_INPUT DATA_.
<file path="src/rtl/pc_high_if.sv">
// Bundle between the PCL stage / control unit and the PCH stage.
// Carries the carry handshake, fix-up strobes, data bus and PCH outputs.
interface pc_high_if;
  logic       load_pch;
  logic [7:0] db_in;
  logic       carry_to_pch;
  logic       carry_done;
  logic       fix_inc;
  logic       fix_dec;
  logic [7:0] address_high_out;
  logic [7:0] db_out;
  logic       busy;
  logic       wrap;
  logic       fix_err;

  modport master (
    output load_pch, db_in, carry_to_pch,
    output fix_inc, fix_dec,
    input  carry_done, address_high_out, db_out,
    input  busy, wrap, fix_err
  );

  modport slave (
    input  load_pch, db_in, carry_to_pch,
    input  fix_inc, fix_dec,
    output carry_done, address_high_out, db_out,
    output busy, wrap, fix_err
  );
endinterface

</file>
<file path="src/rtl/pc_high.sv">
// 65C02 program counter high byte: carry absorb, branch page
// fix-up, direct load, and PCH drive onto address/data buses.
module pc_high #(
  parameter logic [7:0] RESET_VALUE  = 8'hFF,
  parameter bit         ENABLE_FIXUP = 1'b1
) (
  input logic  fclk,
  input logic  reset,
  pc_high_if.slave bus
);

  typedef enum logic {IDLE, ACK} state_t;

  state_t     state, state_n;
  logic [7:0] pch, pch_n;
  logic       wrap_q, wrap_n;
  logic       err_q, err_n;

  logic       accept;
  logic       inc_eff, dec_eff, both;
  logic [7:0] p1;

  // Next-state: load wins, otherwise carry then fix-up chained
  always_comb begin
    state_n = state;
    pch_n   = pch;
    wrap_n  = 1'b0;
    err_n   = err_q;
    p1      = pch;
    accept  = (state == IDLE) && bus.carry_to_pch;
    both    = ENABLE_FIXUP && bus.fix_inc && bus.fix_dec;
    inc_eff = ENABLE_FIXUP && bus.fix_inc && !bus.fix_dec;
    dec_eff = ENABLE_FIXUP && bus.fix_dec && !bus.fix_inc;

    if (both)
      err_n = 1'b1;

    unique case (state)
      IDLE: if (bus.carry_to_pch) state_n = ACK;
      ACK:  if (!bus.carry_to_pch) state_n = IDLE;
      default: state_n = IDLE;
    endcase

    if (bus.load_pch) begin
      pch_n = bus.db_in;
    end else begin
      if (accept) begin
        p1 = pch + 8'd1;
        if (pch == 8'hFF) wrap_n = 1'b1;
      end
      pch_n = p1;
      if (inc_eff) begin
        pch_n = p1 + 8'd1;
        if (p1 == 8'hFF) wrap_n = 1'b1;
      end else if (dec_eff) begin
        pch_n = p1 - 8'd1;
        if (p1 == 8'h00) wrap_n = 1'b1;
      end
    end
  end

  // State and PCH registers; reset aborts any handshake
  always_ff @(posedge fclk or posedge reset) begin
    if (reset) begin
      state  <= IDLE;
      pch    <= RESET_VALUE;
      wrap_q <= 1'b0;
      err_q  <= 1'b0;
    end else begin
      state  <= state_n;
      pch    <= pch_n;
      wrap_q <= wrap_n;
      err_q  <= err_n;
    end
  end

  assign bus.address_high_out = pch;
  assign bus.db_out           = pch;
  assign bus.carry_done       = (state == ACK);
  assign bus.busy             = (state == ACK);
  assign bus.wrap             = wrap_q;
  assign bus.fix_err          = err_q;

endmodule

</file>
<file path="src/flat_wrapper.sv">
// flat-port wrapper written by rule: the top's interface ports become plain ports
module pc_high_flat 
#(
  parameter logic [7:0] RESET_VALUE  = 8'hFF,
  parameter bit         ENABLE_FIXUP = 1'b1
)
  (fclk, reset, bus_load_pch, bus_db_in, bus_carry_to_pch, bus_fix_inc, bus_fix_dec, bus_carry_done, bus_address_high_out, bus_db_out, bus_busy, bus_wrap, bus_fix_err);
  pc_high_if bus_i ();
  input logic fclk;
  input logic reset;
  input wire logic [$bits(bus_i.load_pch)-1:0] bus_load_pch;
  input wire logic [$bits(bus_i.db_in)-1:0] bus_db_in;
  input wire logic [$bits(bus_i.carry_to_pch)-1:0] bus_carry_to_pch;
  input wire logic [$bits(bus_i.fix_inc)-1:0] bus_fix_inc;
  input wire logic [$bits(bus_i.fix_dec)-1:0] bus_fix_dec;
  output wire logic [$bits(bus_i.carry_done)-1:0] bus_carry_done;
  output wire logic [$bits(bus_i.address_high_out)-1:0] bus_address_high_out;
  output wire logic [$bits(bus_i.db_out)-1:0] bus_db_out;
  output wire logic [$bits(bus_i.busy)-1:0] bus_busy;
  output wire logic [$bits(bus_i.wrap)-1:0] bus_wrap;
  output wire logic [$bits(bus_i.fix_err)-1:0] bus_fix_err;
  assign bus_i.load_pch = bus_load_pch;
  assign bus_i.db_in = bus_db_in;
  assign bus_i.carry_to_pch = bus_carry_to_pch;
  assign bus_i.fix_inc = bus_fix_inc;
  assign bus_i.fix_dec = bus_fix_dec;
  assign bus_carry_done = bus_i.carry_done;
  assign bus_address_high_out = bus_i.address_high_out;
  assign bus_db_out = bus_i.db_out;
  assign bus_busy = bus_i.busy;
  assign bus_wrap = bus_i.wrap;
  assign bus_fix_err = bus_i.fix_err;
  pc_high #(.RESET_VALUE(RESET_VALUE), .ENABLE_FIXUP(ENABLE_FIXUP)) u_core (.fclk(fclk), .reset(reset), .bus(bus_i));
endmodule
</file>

...

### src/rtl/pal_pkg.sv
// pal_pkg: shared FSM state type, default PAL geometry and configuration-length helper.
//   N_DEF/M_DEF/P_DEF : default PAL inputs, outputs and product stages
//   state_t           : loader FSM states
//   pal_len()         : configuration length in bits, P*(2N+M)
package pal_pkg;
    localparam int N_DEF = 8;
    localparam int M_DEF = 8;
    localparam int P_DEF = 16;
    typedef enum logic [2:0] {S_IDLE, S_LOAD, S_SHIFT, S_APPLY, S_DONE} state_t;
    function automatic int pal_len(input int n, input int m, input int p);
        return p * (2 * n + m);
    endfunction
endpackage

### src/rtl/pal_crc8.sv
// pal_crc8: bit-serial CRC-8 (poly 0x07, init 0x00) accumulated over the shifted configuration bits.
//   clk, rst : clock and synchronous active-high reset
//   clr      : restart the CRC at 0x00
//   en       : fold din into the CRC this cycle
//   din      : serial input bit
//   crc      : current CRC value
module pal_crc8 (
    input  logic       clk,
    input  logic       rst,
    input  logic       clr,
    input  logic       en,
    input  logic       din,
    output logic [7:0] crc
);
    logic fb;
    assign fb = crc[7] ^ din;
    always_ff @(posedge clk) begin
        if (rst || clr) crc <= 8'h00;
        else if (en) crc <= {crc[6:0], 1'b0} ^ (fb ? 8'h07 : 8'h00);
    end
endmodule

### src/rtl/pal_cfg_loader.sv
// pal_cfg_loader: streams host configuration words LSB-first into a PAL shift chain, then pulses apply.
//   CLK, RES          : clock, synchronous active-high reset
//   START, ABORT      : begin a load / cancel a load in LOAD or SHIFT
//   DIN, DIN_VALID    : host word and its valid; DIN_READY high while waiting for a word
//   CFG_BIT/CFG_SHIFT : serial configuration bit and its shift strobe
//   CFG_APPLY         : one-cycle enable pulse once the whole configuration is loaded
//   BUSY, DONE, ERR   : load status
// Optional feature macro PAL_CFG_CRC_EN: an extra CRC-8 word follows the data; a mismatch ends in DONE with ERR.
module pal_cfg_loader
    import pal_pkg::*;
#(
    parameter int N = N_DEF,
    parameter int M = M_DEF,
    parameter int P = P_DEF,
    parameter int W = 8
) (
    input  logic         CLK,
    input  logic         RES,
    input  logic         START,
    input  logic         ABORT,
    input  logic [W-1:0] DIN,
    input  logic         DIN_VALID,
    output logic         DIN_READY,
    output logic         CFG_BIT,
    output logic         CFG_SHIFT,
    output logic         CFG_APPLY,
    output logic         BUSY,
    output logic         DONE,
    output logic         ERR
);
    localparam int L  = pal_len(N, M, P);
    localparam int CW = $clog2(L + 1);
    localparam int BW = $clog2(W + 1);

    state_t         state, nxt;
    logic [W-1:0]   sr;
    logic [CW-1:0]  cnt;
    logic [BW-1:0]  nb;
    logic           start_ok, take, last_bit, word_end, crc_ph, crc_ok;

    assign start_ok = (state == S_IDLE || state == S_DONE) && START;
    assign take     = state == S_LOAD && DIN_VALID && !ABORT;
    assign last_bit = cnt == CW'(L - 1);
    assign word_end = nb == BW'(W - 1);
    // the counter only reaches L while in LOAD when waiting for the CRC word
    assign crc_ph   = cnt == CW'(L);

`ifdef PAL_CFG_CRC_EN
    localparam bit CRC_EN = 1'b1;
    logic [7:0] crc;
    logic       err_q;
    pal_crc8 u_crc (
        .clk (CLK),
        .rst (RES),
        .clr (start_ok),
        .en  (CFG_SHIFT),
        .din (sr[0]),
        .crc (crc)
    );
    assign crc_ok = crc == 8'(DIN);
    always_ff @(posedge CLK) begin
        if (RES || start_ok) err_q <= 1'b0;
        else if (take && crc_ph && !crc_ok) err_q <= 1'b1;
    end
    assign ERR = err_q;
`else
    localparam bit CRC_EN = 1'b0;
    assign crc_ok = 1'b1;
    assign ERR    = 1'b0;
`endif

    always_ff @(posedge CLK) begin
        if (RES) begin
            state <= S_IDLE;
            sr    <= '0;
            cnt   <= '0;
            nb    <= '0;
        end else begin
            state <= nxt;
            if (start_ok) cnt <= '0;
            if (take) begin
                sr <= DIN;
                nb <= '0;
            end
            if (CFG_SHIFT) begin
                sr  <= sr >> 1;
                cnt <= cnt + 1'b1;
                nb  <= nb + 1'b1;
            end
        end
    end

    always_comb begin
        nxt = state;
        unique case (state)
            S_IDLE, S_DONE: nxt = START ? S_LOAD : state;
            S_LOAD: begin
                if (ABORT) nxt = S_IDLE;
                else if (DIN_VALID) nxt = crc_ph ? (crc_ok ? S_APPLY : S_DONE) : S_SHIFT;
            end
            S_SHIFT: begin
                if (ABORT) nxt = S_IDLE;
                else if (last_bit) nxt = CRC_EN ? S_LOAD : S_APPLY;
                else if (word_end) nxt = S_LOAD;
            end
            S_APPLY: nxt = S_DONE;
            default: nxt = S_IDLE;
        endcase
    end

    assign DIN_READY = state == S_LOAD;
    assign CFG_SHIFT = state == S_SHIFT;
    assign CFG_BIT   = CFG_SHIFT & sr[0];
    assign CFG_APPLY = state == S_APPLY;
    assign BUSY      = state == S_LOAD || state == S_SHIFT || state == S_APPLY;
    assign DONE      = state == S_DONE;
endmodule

_TASK DETAILS_. The lines you need are those holding the word "waiting"; copy each of them from the material above.

_EXERCISE RESULT_.
//   DIN, DIN_VALID    : host word and its valid; DIN_READY high while waiting for a word
    // the counter only reaches L while in LOAD when waiting for the CRC word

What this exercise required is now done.